This study was conducted to observe the effects of crossbreeding and gender on the carcass traits and meat quality of Korean Native Black Pig (KNP) and KNP×Duroc crossbred (KNP×D). A total of 50 pigs comprising seven KNP barrows, eight KNP gilts, twenty KNP×D barrows and fifteen KNP×D gilts were used in this study. Animals were reared in the same housing condition with same feed diet for six months prior to slaughter. After an overnight chilling, the carcasses were graded, and samples of Musculus longissimus dorsi were obtained for meat quality analysis. The slaughter and carcass weights and dressing percentage of KNP×D were higher (p<0.001) than those of KNP. The slaughter and carcass weights and backfat thickness of barrows were higher (p<0.01) than those of gilts. There were no significant difference in carcass conformation and quality grade between KNP and KNP×D as well as barrow and gilt. Fat content of KNP×D was higher (p<0.001) than that of KNP. Fat content of barrow was higher (p<0.001) than that of gilt. There was interaction between crossbreeding and gender on the fat content. KNP gilt showed higher fat content than KNP barrow whereas KNP×D barrow showed higher fat content than KNP×D gilt. Lightness, redness, yellowness, chroma and hue angle values and color preference of meat of KNP×D were lower (p<0.001) than those of KNP. Redness, yellowness and chroma values of meat of barrow were lower (p<0.05) than those of gilt. It is concluded that crossbreeding KNP with Duroc increases carcass productivity and meat fat but decreases meat color values and preference. Crossbreeding of KNP with Duroc produces a better fat deposition in meat of barrows than in gilts.
Korean native black pig (KNP) is known for its high redness value and high content of intramuscular fat which are in high demand by consumers (Jin et al., 2001) and also its strong tolerance of diseases (RDA, 2001). However, due to its slow growth rate and light carcass weight, it has been crossbred with commercial breeds to improve its productivity (Park et al., 2007; Hwang et al., 2004; Kim et al., 2013).

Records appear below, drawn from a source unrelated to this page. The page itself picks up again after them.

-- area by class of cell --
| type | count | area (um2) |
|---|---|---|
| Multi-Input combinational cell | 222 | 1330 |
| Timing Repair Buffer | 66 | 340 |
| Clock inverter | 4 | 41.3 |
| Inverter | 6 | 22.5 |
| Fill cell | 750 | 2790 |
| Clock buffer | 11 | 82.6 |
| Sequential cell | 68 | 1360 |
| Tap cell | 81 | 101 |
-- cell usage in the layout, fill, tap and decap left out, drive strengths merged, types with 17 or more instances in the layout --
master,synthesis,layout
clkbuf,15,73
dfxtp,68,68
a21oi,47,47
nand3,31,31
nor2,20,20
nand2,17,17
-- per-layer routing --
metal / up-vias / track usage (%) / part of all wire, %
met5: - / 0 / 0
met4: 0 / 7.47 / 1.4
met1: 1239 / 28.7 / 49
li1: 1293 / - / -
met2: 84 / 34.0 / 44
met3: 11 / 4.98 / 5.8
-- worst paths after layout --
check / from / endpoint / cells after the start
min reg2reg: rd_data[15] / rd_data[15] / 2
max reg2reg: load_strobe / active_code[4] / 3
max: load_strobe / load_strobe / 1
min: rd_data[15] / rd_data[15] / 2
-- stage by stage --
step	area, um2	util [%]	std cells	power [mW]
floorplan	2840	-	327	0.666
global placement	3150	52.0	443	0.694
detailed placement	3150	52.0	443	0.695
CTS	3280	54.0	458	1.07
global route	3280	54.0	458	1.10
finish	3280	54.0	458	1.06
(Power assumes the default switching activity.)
===== config.mk =====
export PLATFORM = sky130hd
export DESIGN_NAME = xpid_regs
export DESIGN_NICKNAME = d
export VERILOG_FILES = /design/src/xpid_pkg.sv /design/src/xpid_sfr_decode.sv /design/src/xpid_xaddr.sv /design/src/xpid_regs.sv
export SDC_FILE = /design/constraint.sdc
export NUM_CORES = 1
export LEC_CHECK = 0
export ABC_AREA = 1
export CAP_MARGIN = 20
export CORE_ASPECT_RATIO = 1.5
export CORE_MARGIN = 3
export CORE_UTILIZATION = 42
export DETAILED_ROUTE_END_ITERATION = 8
export DONT_BUFFER_PORTS = 1
export HOLD_SLACK_MARGIN = 0.02
export SLEW_MARGIN = 10
export SYNTH_ARGS = -nofsm -noshare
export SYNTH_HDL_FRONTEND = slang
export SYNTH_SLANG_ARGS = --single-unit

===== constraint.sdc =====
create_clock -name i_core_clk -period 2.35 [get_ports i_core_clk]
set_input_delay 0.235 -clock i_core_clk [delete_from_list [all_inputs] [get_ports i_core_clk]]
set_output_delay 0.235 -clock i_core_clk [all_outputs]
set_load 0.02 [all_outputs]
[src/pom_pkg.sv]
// Constants and register map of the pin output source multiplexer
// Functional notes
// (RQ1) Source field bits 4:2 picks receive port 0-3, device status or transmit port.
// (RQ2) Receive-port select 000 and 011 drive remote pin 0 and pin 3 values.
// (RQ3) Receive-port select 100 drives lock, 101 drives pass of that port.
// (RQ4) Receive-port select 110 drives frame valid, 111 drives line valid.
// (RQ5) Source 100 uses the device-status table through select bits 7:5.
// (RQ6) Device status select 000 drives the local value bit.
// (RQ7) Device status select 001 drives OR of lock over enabled ports.
// (RQ8) Device status select 011 drives AND of pass over enabled ports.
// (RQ9) Transmit select 000 drives AND, 001 OR, of pass over selected ports.
// (RQ10) Transmit select 010 drives frame-active, 011 drives line-active.
// (RQ11) Transmit select 100 synchronized, 101 interrupt, 111 reserved.
// (RQ12) Bit 1 holds the level driven when local value is chosen.
// (RQ13) Bit 0 enables the pin driver; cleared means driver off.
// (RQ14) Control register at index 0x12, reset value all zeros.
// (RQ15) Device status select 010 drives AND of lock over enabled ports.
// (RQ16) Device status select 100 drives frame sync; 101-111 reserved.
// (RQ17) Transmit-port table applies when source holds 110.
// (RQ18) Receive-port select 001 and 010 drive remote pin 1 and pin 2.
// (RQ19) Reserved source or select codes drive a defined low level.
package pom_pkg;
    localparam int          NUM_RX_PORTS   = 4;
    localparam int          ADDR_W         = 8;
    localparam int          DATA_W         = 32;
    // Register indices; byte address is four times the index
    localparam logic [7:0]  IDX_CTRL       = 8'h12;
    localparam logic [7:0]  IDX_PORT_EN    = 8'h14;
    localparam logic [7:0]  IDX_TX_SEL     = 8'h15;
    localparam logic [7:0]  IDX_PIN_STAT   = 8'h16;
    // Control register field positions
    localparam int          CTRL_EN_BIT    = 0;
    localparam int          CTRL_VAL_BIT   = 1;
    localparam int          CTRL_SRC_LSB   = 2;
    localparam int          CTRL_SEL_LSB   = 5;
    // Reset values
    localparam logic [7:0]  RST_CTRL       = 8'h00;
    localparam logic [3:0]  RST_PORT_EN    = 4'hF;
    localparam logic [3:0]  RST_TX_SEL     = 4'hF;
    // Source codes
    localparam logic [2:0]  SRC_DEV_STATUS = 3'h4;
    localparam logic [2:0]  SRC_TX_PORT    = 3'h6;
    // Select codes, receive-port table
    localparam logic [2:0]  RX_SEL_LOCK    = 3'h4;
    localparam logic [2:0]  RX_SEL_PASS    = 3'h5;
    localparam logic [2:0]  RX_SEL_FV      = 3'h6;
    localparam logic [2:0]  RX_SEL_LV      = 3'h7;
    // Select codes, device-status table
    localparam logic [2:0]  DS_SEL_LOCAL   = 3'h0;
    localparam logic [2:0]  DS_SEL_LOCK_OR = 3'h1;
    localparam logic [2:0]  DS_SEL_LOCK_AND = 3'h2;
    localparam logic [2:0]  DS_SEL_PASS_AND = 3'h3;
    localparam logic [2:0]  DS_SEL_FSYNC   = 3'h4;
    // Select codes, transmit-port table
    localparam logic [2:0]  TX_SEL_PASS_AND = 3'h0;
    localparam logic [2:0]  TX_SEL_PASS_OR = 3'h1;
    localparam logic [2:0]  TX_SEL_FRAME   = 3'h2;
    localparam logic [2:0]  TX_SEL_LINE    = 3'h3;
    localparam logic [2:0]  TX_SEL_SYNCED  = 3'h4;
    localparam logic [2:0]  TX_SEL_IRQ     = 3'h5;
endpackage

One of the commercial breeds widely used in the KNP crossbreeding program is the Duroc pig resulting in KNP×Duroc crossbred (KNP×D). Duroc is usually used as a sire breed due to its higher feed intake, better feed conversion ratio (Raj et al., 2010), excellent growth rate that is important factor for fattening pig production (Suzuki et al., 2002), and better average daily gain (Latorre et al., 2003b). Alonso et al. (2009) stated that carcass traits of Duroc lines (progeny of crossbreeding with Duroc) are better than traits of original pure lines without any loss of meat quality. In addition to its advantages in intramuscular fat deposition and carcass traits, Duroc reportedly has a good feed conversion ratio and adequate daily gains that produce a faster growth than other breeds such as Large White pigs, Pietrain and its crossed breeds (Blanchard et al., 1999; Lattore et al., 2003b). Furthermore, Cameron et al. (1990) suggested that the introduction of Duroc to a pig breeding program may help to improve the meat and eating quality. Alonso et al. (2009) who studied crossbreeding between Duroc and Landrace×Large White found that crossbreeding with Duroc improved the intramuscular fat. Franco et al. (2014) reported that crossbreeding with Duroc improved the carcass quality (carcass compactness, ham percentage and killing percentage) of Celta pig.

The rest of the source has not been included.